Mechanism-based treatment in tuberous sclerosis complex.

BACKGROUND

Tuberous sclerosis complex (TSC) is a genetic multisystem disorder that affects the brain in almost every patient. It is caused by a mutation in the TSC1 or TSC2 genes, which regulate mammalian target of rapamycin (mTOR), a key player in control of cellular growth and protein synthesis. The most frequent neurological symptoms are seizures, which occur in up to 90% of patients and often are intractable, followed by autism spectrum disorders, intellectual disability, attention deficit-hyperactivity disorder, and sleep problems.
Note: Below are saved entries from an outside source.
File: src/rtl/mux_nway_pkg.sv
// ============================================================================
// Module      : mux_nway_pkg
// Description : Shared constants and helpers for the N-way pipelined mux.
// Revision    : 1.0 - initial release
// ============================================================================
`default_nettype none

package mux_nway_pkg;

    localparam logic MODE_FIXED    = 1'b0;
    localparam logic MODE_RR       = 1'b1;

    localparam int   DEFAULT_WIDTH = 16;
    localparam int   DEFAULT_NCH   = 4;

    // $clog2 floored at 1 so a 2-channel (or degenerate) build still has a select bit
    function automatic int clog2_min1(input int n);
        return (n <= 2) ? 1 : $clog2(n);
    endfunction

endpackage

`default_nettype wire

File: src/rtl/mux_nway_pipe_rr_arbiter.sv
// ============================================================================
// Module      : rr_arbiter
// Description : Round-robin grant over a valid vector; pointer moves past the
//               granted channel only when the owner signals a transfer.
// Revision    : 1.0 - initial release
// ============================================================================
`default_nettype none

module rr_arbiter
    import mux_nway_pkg::*;
#(
    parameter int NCH   = DEFAULT_NCH,
    parameter int SEL_W = clog2_min1(NCH)
)(
    input  logic             clk,
    input  logic             rst_n,
    input  logic [NCH-1:0]   valid,
    input  logic             advance,
    output logic [SEL_W-1:0] grant_idx,
    output logic             grant_valid
);

    localparam logic [SEL_W:0]   c_nch  = (SEL_W+1)'(NCH);
    localparam logic [SEL_W-1:0] c_last = SEL_W'(NCH-1);
    localparam logic [SEL_W-1:0] c_one  = SEL_W'(1);

    logic [SEL_W-1:0] r_ptr;
    logic [2*NCH-1:0] w_dbl;
    logic [NCH-1:0]   w_rot;
    logic [SEL_W-1:0] w_off;
    logic [SEL_W:0]   w_sum;

    // Rotating a doubled vector puts the pointer's channel at bit 0
    assign w_dbl = {valid, valid};
    assign w_rot = NCH'(w_dbl >> r_ptr);

    always_comb begin
        w_off       = '0;
        grant_valid = 1'b0;
        for (int k = NCH - 1; k >= 0; k--) begin
            if (w_rot[k]) begin
                w_off       = SEL_W'(k);
                grant_valid = 1'b1;
            end
        end
        w_sum = {1'b0, r_ptr} + {1'b0, w_off};
        if (w_sum >= c_nch) begin
            w_sum = w_sum - c_nch;
        end
        grant_idx = w_sum[SEL_W-1:0];
    end

    always_ff @(posedge clk or negedge rst_n) begin
        if (!rst_n) begin
            r_ptr <= '0;
        end else if (advance) begin
            r_ptr <= (grant_idx == c_last) ? '0 : grant_idx + c_one;
        end
    end

endmodule

`default_nettype wire

File: src/rtl/mux_nway_pipe.sv
// ============================================================================
// Module      : mux_nway_pipe
// Description : NCH-channel valid/ready mux with registered output; fixed or
//               round-robin selection. Optional skid: MUX_NWAY_SKID_EN.
// Revision    : 1.0 - initial release
// ============================================================================
`default_nettype none

module mux_nway_pipe
    import mux_nway_pkg::*;
#(
    parameter  int WIDTH = DEFAULT_WIDTH,
    parameter  int NCH   = DEFAULT_NCH,
    localparam int SEL_W = clog2_min1(NCH)
)(
    input  logic               clk,
    input  logic               rst_n,
    input  logic [NCH*WIDTH-1:0] in_data,
    input  logic [NCH-1:0]     in_valid,
    output logic [NCH-1:0]     in_ready,
    input  logic               mode,
    input  logic [SEL_W-1:0]   sel,
    output logic [WIDTH-1:0]   out_data,
    output logic [SEL_W-1:0]   out_ch,
    output logic               out_valid,
    input  logic               out_ready
);

    localparam logic [SEL_W:0] c_nch = (SEL_W+1)'(NCH);

    logic [WIDTH-1:0] w_ch_data [NCH];
    logic [WIDTH-1:0] w_gdata;
    logic [SEL_W-1:0] w_grant;
    logic [SEL_W-1:0] w_arb_idx;
    logic             w_arb_gv;
    logic             w_sel_ok;
    logic             w_grant_ok;
    logic             w_can_accept;
    logic             w_xfer;
    logic             w_adv;

    logic [WIDTH-1:0] r_out_data;
    logic [SEL_W-1:0] r_out_ch;
    logic             r_out_valid;

    generate
        for (genvar i = 0; i < NCH; i++) begin : g_unpack
            assign w_ch_data[i] = in_data[i*WIDTH +: WIDTH];
        end
    endgenerate

    rr_arbiter #(
        .NCH   (NCH),
        .SEL_W (SEL_W)
    ) u_arb (
        .clk         (clk),
        .rst_n       (rst_n),
        .valid       (in_valid),
        .advance     (w_adv),
        .grant_idx   (w_arb_idx),
        .grant_valid (w_arb_gv)
    );

    // Out-of-range select (non-power-of-two NCH) grants nobody
    assign w_sel_ok = ({1'b0, sel} < c_nch);

    always_comb begin
        if (mode == MODE_RR) begin
            w_grant    = w_arb_idx;
            w_grant_ok = w_arb_gv;
        end else begin
            w_grant    = sel;
            w_grant_ok = w_sel_ok;
        end
    end

    generate
        for (genvar i = 0; i < NCH; i++) begin : g_ready
            assign in_ready[i] = w_grant_ok && w_can_accept && (w_grant == SEL_W'(i));
        end
    endgenerate

    assign w_xfer = |(in_valid & in_ready);
    assign w_adv  = w_xfer && (mode == MODE_RR);

    always_comb begin
        w_gdata = '0;
        for (int i = 0; i < NCH; i++) begin
            if (w_grant == SEL_W'(i)) begin
                w_gdata = w_ch_data[i];
            end
        end
    end

`ifdef MUX_NWAY_SKID_EN
    logic             r_skid_valid;
    logic [WIDTH-1:0] r_skid_data;
    logic [SEL_W-1:0] r_skid_ch;
    logic             w_out_free;

    // Ready depends only on skid occupancy, cutting the out_ready -> in_ready path
    assign w_can_accept = !r_skid_valid;
    assign w_out_free   = !r_out_valid || out_ready;

    always_ff @(posedge clk or negedge rst_n) begin
        if (!rst_n) begin
            r_out_valid  <= 1'b0;
            r_out_data   <= '0;
            r_out_ch     <= '0;
            r_skid_valid <= 1'b0;
            r_skid_data  <= '0;
            r_skid_ch    <= '0;
        end else if (r_skid_valid) begin
            if (w_out_free) begin
                r_out_data   <= r_skid_data;
                r_out_ch     <= r_skid_ch;
                r_out_valid  <= 1'b1;
                r_skid_valid <= 1'b0;
            end
        end else if (w_xfer) begin
            if (w_out_free) begin
                r_out_data  <= w_gdata;
                r_out_ch    <= w_grant;
                r_out_valid <= 1'b1;
            end else begin
                r_skid_data  <= w_gdata;
                r_skid_ch    <= w_grant;
                r_skid_valid <= 1'b1;
            end
        end else if (out_ready) begin
            r_out_valid <= 1'b0;
        end
    end
`else
    assign w_can_accept = !r_out_valid || out_ready;

    always_ff @(posedge clk or negedge rst_n) begin
        if (!rst_n) begin
            r_out_valid <= 1'b0;
            r_out_data  <= '0;
            r_out_ch    <= '0;
        end else if (w_xfer) begin
            r_out_data  <= w_gdata;
            r_out_ch    <= w_grant;
            r_out_valid <= 1'b1;
        end else if (out_ready) begin
            r_out_valid <= 1'b0;
        end
    end
`endif

    assign out_data  = r_out_data;
    assign out_ch    = r_out_ch;
    assign out_valid = r_out_valid;

endmodule

`default_nettype wire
Conventional treatment has frequently proven insufficient for neurological and behavioral symptoms, particularly seizure control. This review focuses on the role of TSC/mTOR in neuronal development and network formation and recent mechanism-based treatment approaches.

METHODS

We performed a literature review to identify ongoing therapeutic challenges and novel strategies.

RESULTS

To achieve a better quality of life for many patients, current therapy approaches are directed at restoring dysregulated mTOR signaling. Studies in animals have provided insight into aberrant neuronal network formation caused by constitutive activation of the mTOR pathway, and initial studies in TSC patients using magnetic resonance diffusion tensor imaging and electroencephalogram support a model of impaired neuronal connectivity in TSC. Rapamycin, an mTOR inhibitor, has been used successfully in Tsc-deficient mice to prevent and treat seizures and behavioral abnormalities. There is recent evidence in humans of improved seizure control with mTOR inhibitors.

CONCLUSIONS

Current research provides insight into aberrant neuronal connectivity in TSC and the role of mTOR inhibitors as a promising therapeutic approach.